[Collected data entries]
## config.mk

```make
export PLATFORM = sky130hd
export DESIGN_NAME = detector_event_builder
export DESIGN_NICKNAME = d
export VERILOG_FILES = /design/src/rtl/detector_event_builder.sv
export SDC_FILE = /design/constraint.sdc
export NUM_CORES = 2
export LEC_CHECK = 0
export CORE_UTILIZATION = 63
export DETAILED_ROUTE_END_ITERATION = 7
export PLACE_DENSITY = 0.81
export SETUP_SLACK_MARGIN = 0.1
export SYNTH_ARGS = -nofsm -noshare
export SYNTH_HDL_FRONTEND = slang
export SYNTH_SLANG_ARGS = --single-unit
export TNS_END_PERCENT = 20
```

## constraint.sdc

```tcl
create_clock -name clk -period 72.7 [get_ports clk]
set_input_delay 7.27 -clock clk [delete_from_list [all_inputs] [get_ports clk]]
set_output_delay 7.27 -clock clk [all_outputs]
set_load 0.03 [all_outputs]
```

## src/rtl/detector_event_builder.sv

```systemverilog
// Detector single-event builder: decodes timing/energy sample words, validates events and queues them in an output FIFO.
// Optional pileup rejection is enabled by defining PILEUP_REJECT_EN, which adds the npileup output.
module detector_event_builder #(
  parameter int unsigned SER_W     = 8,
  parameter int unsigned NTIME     = 2,
  parameter int unsigned NENERGY   = 8,
  parameter int unsigned E_BITS    = 12,
  parameter int unsigned CTR_BITS  = 17,
  parameter int unsigned ID_BITS   = 6,
  parameter int unsigned MAX_LEN   = 255,
  parameter int unsigned DEPTH     = 4,
  localparam int unsigned FT_BITS   = $clog2(SER_W),
  localparam int unsigned DATA_BITS = 6 + ID_BITS + NENERGY*E_BITS + CTR_BITS + FT_BITS
) (
  input  logic                     clk,
  input  logic                     rst,
  input  logic [ID_BITS-1:0]       block_id,
  input  logic [NTIME*SER_W-1:0]   time_data,
  input  logic [NENERGY*SER_W-1:0] energy_data,
  input  logic [CTR_BITS-1:0]      counter,
  input  logic                     period_done,
  input  logic                     data_ready,
  output logic                     data_valid,
  output logic [DATA_BITS-1:0]     data_out,
  output logic                     stall,
  output logic [47:0]              nsingles,
`ifdef PILEUP_REJECT_EN
  output logic [15:0]              npileup,
`endif
  output logic [15:0]              ndropped
);

  localparam int unsigned LEN_BITS = $clog2(MAX_LEN + 1);
  localparam int unsigned AW       = $clog2(DEPTH);
  localparam int unsigned TS_BITS  = CTR_BITS + FT_BITS;

  typedef enum logic [1:0] {IDLE, ACTIVE, ABORT} state_e;

  logic [NTIME-1:0]                trig_d, trig_q;
  logic [NENERGY-1:0]              full_d, full_q, active;
  logic                            act_any_d, act_any_q, start, finish;
  logic                            pulse;
  logic [FT_BITS-1:0]              pulse_fine;
  logic [NENERGY-1:0][E_BITS-1:0]  acc_d, acc_q;
  logic [E_BITS-1:0]               ebase;
  logic [E_BITS:0]                 esum;
  state_e                          state_d, state_q;
  logic [LEN_BITS-1:0]             len_d, len_q;
  logic                            tseen_d, tseen_q, aseen_d, aseen_q;
  logic                            pile_d, pile_q, etag_d, etag_q;
  logic [TS_BITS-1:0]              ts_d, ts_q;
  logic                            pend_d, pend_q, pend_tag_d, pend_tag_q;
  logic                            in_act, in_evt, ev_pulse, t_now, a_now, p_now, g_now;
  logic                            tag_set, evt_abort, evt_reject;
  logic [DEPTH-1:0][DATA_BITS-1:0] mem_d, mem_q;
  logic [DEPTH-1:0]                tagm_d, tagm_q;
  logic [AW:0]                     wptr_d, wptr_q, rptr_d, rptr_q;
  logic                            fifo_full, do_push, do_pop, do_drop;
  logic [DATA_BITS-1:0]            push_word, data_out_d, data_out_q;
  logic                            data_valid_d, data_valid_q, stall_d, stall_q;
  logic [47:0]                     nsingles_d, nsingles_q;
  logic [15:0]                     ndropped_d, ndropped_q;
`ifdef PILEUP_REJECT_EN
  logic [15:0]                     npileup_d, npileup_q;
`endif

  // Fine time of one word: bit SER_W-1 is earliest, so fine counts down from the highest set bit.
  function automatic logic [FT_BITS-1:0] ch_fine(input logic [SER_W-1:0] w);
    logic [FT_BITS-1:0] idx;
    idx = '0;
    for (int b = 0; b < SER_W; b++) if (w[b]) idx = FT_BITS'(b);
    return FT_BITS'(SER_W - 1) - idx;
  endfunction

  always_comb begin
    trig_d     = '0;
    full_d     = '0;
    pulse      = 1'b0;
    pulse_fine = '1;
    for (int i = 0; i < NTIME; i++) begin
      trig_d[i] = |time_data[i*SER_W +: SER_W];
      if (trig_d[i] && !trig_q[i]) begin
        pulse = 1'b1;
        if (ch_fine(time_data[i*SER_W +: SER_W]) < pulse_fine)
          pulse_fine = ch_fine(time_data[i*SER_W +: SER_W]);
      end
    end
    for (int j = 0; j < NENERGY; j++) full_d[j] = &energy_data[j*SER_W +: SER_W];
  end

  // Activity is stretched by one clk so start and finish never coincide.
  assign active    = full_d | full_q;
  assign act_any_d = |active;
  assign start     = act_any_d & ~act_any_q;
  assign finish    = ~act_any_d & act_any_q;

  always_comb begin
    acc_d = acc_q;
    ebase = '0;
    esum  = '0;
    for (int j = 0; j < NENERGY; j++) begin
      ebase    = start ? E_BITS'(0) : acc_q[j];
      esum     = (E_BITS+1)'(ebase) + (E_BITS+1)'($countones(energy_data[j*SER_W +: SER_W]));
      acc_d[j] = esum[E_BITS] ? '1 : esum[E_BITS-1:0];
    end
  end

  always_comb begin
    state_d    = state_q;
    len_d      = len_q;
    tseen_d    = tseen_q;
    aseen_d    = aseen_q;
    pile_d     = pile_q;
    etag_d     = etag_q;
    ts_d       = ts_q;
    pend_d     = 1'b0;
    pend_tag_d = 1'b0;
    evt_abort  = 1'b0;
    evt_reject = 1'b0;
    in_act     = (state_q == ACTIVE);
    in_evt     = in_act | ((state_q == IDLE) & start);
    ev_pulse   = in_evt & pulse;
    t_now      = (in_act & tseen_q) | ev_pulse;
    a_now      = (in_act & aseen_q) | (in_evt & (&active));
    p_now      = (in_act & pile_q) | (ev_pulse & in_act & tseen_q);
    tag_set    = in_evt & period_done & t_now & a_now;
    g_now      = (in_act & etag_q) | tag_set;
    if (ev_pulse && !(in_act && tseen_q)) ts_d = {counter, pulse_fine};
    case (state_q)
      IDLE: begin
        if (start) begin
          state_d = ACTIVE;
          len_d   = LEN_BITS'(1);
          tseen_d = t_now;
          aseen_d = a_now;
          pile_d  = p_now;
          etag_d  = g_now;
        end
      end
      ACTIVE: begin
        tseen_d = t_now;
        aseen_d = a_now;
        pile_d  = p_now;
        etag_d  = g_now;
        if (finish) begin
          state_d = IDLE;
`ifdef PILEUP_REJECT_EN
          evt_reject = p_now;
`endif
          if (t_now && a_now && !evt_reject) begin
            pend_d     = 1'b1;
            pend_tag_d = g_now;
          end
        end else if (len_q == LEN_BITS'(MAX_LEN)) begin
          state_d   = ABORT;
          evt_abort = 1'b1;
        end else begin
          len_d = len_q + LEN_BITS'(1);
        end
      end
      ABORT: if (!act_any_d) state_d = IDLE;
      default: state_d = IDLE;
    endcase
  end

  // Output FIFO, stall tracking and statistics.
  always_comb begin
    fifo_full = (wptr_q[AW] != rptr_q[AW]) && (wptr_q[AW-1:0] == rptr_q[AW-1:0]);
    do_pop    = (wptr_q != rptr_q) && data_ready;
    do_push   = pend_q && (!fifo_full || do_pop);
    do_drop   = pend_q && !do_push;
    push_word = {6'b111111, block_id, acc_q, ts_q};
    mem_d     = mem_q;
    tagm_d    = tagm_q;
    wptr_d    = wptr_q;
    rptr_d    = rptr_q;
    if (do_push) begin
      mem_d[wptr_q[AW-1:0]]  = push_word;
      tagm_d[wptr_q[AW-1:0]] = pend_tag_q;
      wptr_d                 = wptr_q + (AW+1)'(1);
    end
    if (do_pop) rptr_d = rptr_q + (AW+1)'(1);
    data_valid_d = (wptr_d != rptr_d);
    data_out_d   = (do_push && (rptr_d[AW-1:0] == wptr_q[AW-1:0])) ? push_word
                                                                  : mem_q[rptr_d[AW-1:0]];
    stall_d = stall_q;
    if (do_pop && tagm_q[rptr_q[AW-1:0]]) stall_d = 1'b0;
    if (do_drop && pend_tag_q) stall_d = 1'b0;
    if (tag_set) stall_d = 1'b1;
    if ((evt_abort || evt_reject) && g_now) stall_d = 1'b0;
    nsingles_d = nsingles_q + 48'(do_push);
    ndropped_d = (do_drop && (ndropped_q != 16'hFFFF)) ? ndropped_q + 16'd1 : ndropped_q;
`ifdef PILEUP_REJECT_EN
    npileup_d  = (evt_reject && (npileup_q != 16'hFFFF)) ? npileup_q + 16'd1 : npileup_q;
`endif
  end

  always_ff @(posedge clk or posedge rst) begin
    if (rst) begin
      trig_q       <= '0;
      full_q       <= '0;
      act_any_q    <= 1'b0;
      acc_q        <= '0;
      state_q      <= IDLE;
      len_q        <= '0;
      tseen_q      <= 1'b0;
      aseen_q      <= 1'b0;
      pile_q       <= 1'b0;
      etag_q       <= 1'b0;
      ts_q         <= '0;
      pend_q       <= 1'b0;
      pend_tag_q   <= 1'b0;
      mem_q        <= '0;
      tagm_q       <= '0;
      wptr_q       <= '0;
      rptr_q       <= '0;
      data_out_q   <= '0;
      data_valid_q <= 1'b0;
      stall_q      <= 1'b0;
      nsingles_q   <= '0;
      ndropped_q   <= '0;
`ifdef PILEUP_REJECT_EN
      npileup_q    <= '0;
`endif
    end else begin
      trig_q       <= trig_d;
      full_q       <= full_d;
      act_any_q    <= act_any_d;
      acc_q        <= acc_d;
      state_q      <= state_d;
      len_q        <= len_d;
      tseen_q      <= tseen_d;
      aseen_q      <= aseen_d;
      pile_q       <= pile_d;
      etag_q       <= etag_d;
      ts_q         <= ts_d;
      pend_q       <= pend_d;
      pend_tag_q   <= pend_tag_d;
      mem_q        <= mem_d;
      tagm_q       <= tagm_d;
      wptr_q       <= wptr_d;
      rptr_q       <= rptr_d;
      data_out_q   <= data_out_d;
      data_valid_q <= data_valid_d;
      stall_q      <= stall_d;
      nsingles_q   <= nsingles_d;
      ndropped_q   <= ndropped_d;
`ifdef PILEUP_REJECT_EN
      npileup_q    <= npileup_d;
`endif
    end
  end

  assign data_valid = data_valid_q;
  assign data_out   = data_out_q;
  assign stall      = stall_q;
  assign nsingles   = nsingles_q;
  assign ndropped   = ndropped_q;
`ifdef PILEUP_REJECT_EN
  assign npileup    = npileup_q;
`endif

endmodule

```

==> metrics.txt <==
met3 Usage GRT=0.0455; first-pass GRT wire length=136000 um; CTS tree=yes; initial antenna violation count=2; Primary FF master, synth=dfrtp_1; Initial Util=0.640; largest net degree at the start of global routing=191; drt first pass iters=5; status=finished, final reports clean; number of flops mapped to enable cells by yosys=0; number of global-route vias before repair=between 20000 and 30000; Starting DRT DRC Count=~1400; full die area=0.0625 mm2; area delta synth->final=16.7%; clock root cell=clkbuf_16; power consumption=roughly 1.3 mW; num ports=around 300; WS Path Type=primary input to flop; Static Leak=approximately 23 nW; gr ovfl total=0; htree depth=3; antenna violation net count after detailed routing=0; via count=around 24000; most common cell after layout, fill and taps aside=dfrtp_1; final period utilization=0.175; DP Area=between 0.04 and 0.05 mm2; GPL Wtd Cong=about 0.82; final WL=approximately 83000 um; Post-synth ARST share=1.00; Most Used Layer, Global Route=met2; met1 track demand over resource=0.355; Rows=90; Worst EP required=73.22 ns; post_cts resized=0; DR DRC count=0; DP Cell Count=around 3900; synthesized flop and latch total=roughly 830; Fin. Hold Viols=0; clk sinks=around 830; Critical Path End Type=flop; Max Fclk=0.0787 GHz; Core Region=between 0.06 and 0.07 mm2; clk buf depth=3; CTS clk-pin slew, worst paths=~0.060 ns; max_slew headroom=0.165; Worst Max-Slew Pin Slew=between 1 and 1.5 ns; Power Density=29.6 mW/mm2; # Max-Cap Violations=0; routed vias/inst=5.88; RSZ-0062 raised after global routing=no; n_diodes=0; Chip Width=about 250 um; # nets final=approximately 3400; share of cells above drive strength 1=0.210; post-synthesis sequential area ratio=0.538; average routed wire per standard cell=approximately 20 um; most frequent cells in the layout=dfrtp_1 (833), mux2_2 (506), mux2i_1 (370); Crit Path Max Fanout=33; syn_nets=between 3000 and 4000; post-synthesis cell type count=around 50; Avg Inst Size Synth=roughly 13 um2; Worst Path Arrival=13.22 ns; Clock Latency Late Sink=0.62 ns; post-route cell area=~0.045 mm2; Fill cells=3888; post-DP HPWL=around 51000 um; cells after synthesis=between 2000 and 3000; Chip Height=between 200 and 300 um; cts hold-fix bufs=0; HP Class=flop to flop; postcts setup bufs=0; total CTS buffers=85; All-Layer GR Usage=0.272; Fin Setup TNS=0 ns; CP startpoint kind=primary input; min Tclk post-route=~13 ns; Synth Warn #=0; Max Clock Skew=approximately 0.017 ns; met2 Use GR=0.463; VDD IR max=between 80 and 90 uV; Final setup viols=0; Mapped Area=0.0388 mm2; Final Max Tran Viols=0; fin cells=4051; input/output buffers=300
-- power breakdown --
part	switching [mW]	internal [mW]
Combinational	0.200	0.164
Clock	0.181	0.262
Sequential	0.0432	0.490
-- flip-flops by register name, indices dropped and copies added (netlist names), 2 cells and up --
register	count
acc_q	96
data_out	123
full_q	8
len_q	8
mem_q	492
ndropped	16
nsingles	48
rptr_q	3
state_q	2
tagm_q	4
trig_q	2
ts_q	20
wptr_q	3
-- cell type report --
type,instances,area [um2],share of cell area
clock buffers,126,2520,0.0558
clock inverters,32,340,0.00752
inverters,104,398,0.00880
multi-input cells,1848,16900,0.374
flip-flops and latches,833,20800,0.461
well taps,782,978,0.0216
repair buffers,326,3240,0.0715
-- layer usage --
layer / wire length (um) / vias to the layer above
li1: - / 10900
met1: 35400 / 12300
met2: 41600 / 493
met3: 3320 / 148
met4: 2260 / 2
met5: 11 / -
-- cell usage after synthesis, types with 8 or more instances --
cell | n | area, um2
a21boi_0 | 9 | 67.6
a21o_1 | 10 | 75.1
a21oi_1 | 65 | 325
and2_1 | 28 | 175
and3_1 | 20 | 125
and4_1 | 21 | 184
and4b_1 | 9 | 90.1
buf_1 | 10 | 37.5
buf_2 | 44 | 220
clkbuf_1 | 110 | 413
dfrtp_1 | 833 | 20800
fa_1 | 40 | 801
ha_1 | 67 | 838
inv_1 | 103 | 387
mux2_1 | 118 | 1330
mux2_2 | 506 | 5700
mux2i_1 | 371 | 3710
nand2_1 | 121 | 454
nand2b_1 | 16 | 100
nand3_1 | 66 | 330
nand4_1 | 27 | 169
nor2_1 | 75 | 282
nor2b_1 | 12 | 75.1
nor3_1 | 35 | 175
nor4_1 | 8 | 50.1
o211a_1 | 9 | 90.1
o21a_1 | 9 | 67.6
o21ai_0 | 41 | 205
o21bai_1 | 10 | 75.1
xnor2_1 | 68 | 596
xor2_1 | 51 | 447
-- final timing paths --
| path | startpoint | slack (ns) | end | depth (start not counted) |
|---|---|---|---|---|
| max | energy_data[24] | 60.00 | acc_q[22] | 19 |
| min | mem_q[126] | 0.47 | mem_q[126] | 1 |
| max reg2reg | full_q[3] | 66.98 | acc_q[22] | 16 |
| min reg2reg | mem_q[126] | 0.47 | mem_q[126] | 1 |
| max in group asynchronous | rst | 61.27 | mem_q[202] | 6 |
| min in group asynchronous | rst | 7.22 | ts_q[9] | 2 |
-- metrics by stage --
stage / setup WS (ns) / hold slack (ns) / util
detailed placement: 59.36 / 0.452 / 0.699
global route: 59.63 / 0.487 / 0.747
CTS: 60.03 / 0.470 / 0.747
finish: 60.00 / 0.469 / 0.747
global placement: 59.69 / 0.449 / 0.699
floorplan: 42.03 / 0.435 / -
-- critical path: stages --
cell,delay (ns)
clkdlybuf4s50_1,0.46
ha_1,0.22
nand3_1,0.10
o21bai_1,0.18
nor4_1,0.86
a21o_2,0.69
buf_4,0.49
nand2_1,0.13
fa_1,0.46
fa_1,0.51
fa_1,0.19
inv_1,0.05
fa_1,0.40
a21o_1,0.19
a21oi_1,0.35
nor2_1,0.19
nand4_1,0.15
nor3_1,0.05
a211oi_1,0.25
-- kinds of logic after synthesis --
group | synth area share
mux | 0.278
buf+inv | 0.0283
simple gates | 0.0594
flops | 0.538
fa+ha+maj | 0.0423
xor+xnor | 0.0269
compound gates | 0.0278
Note: power is estimated with default switching activity, not from simulation.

__Activity__.
Copy out every line in the entries above that holds "group".

__Written response__.
| max in group asynchronous | rst | 61.27 | mem_q[202] | 6 |
| min in group asynchronous | rst | 7.22 | ts_q[9] | 2 |
group | synth area share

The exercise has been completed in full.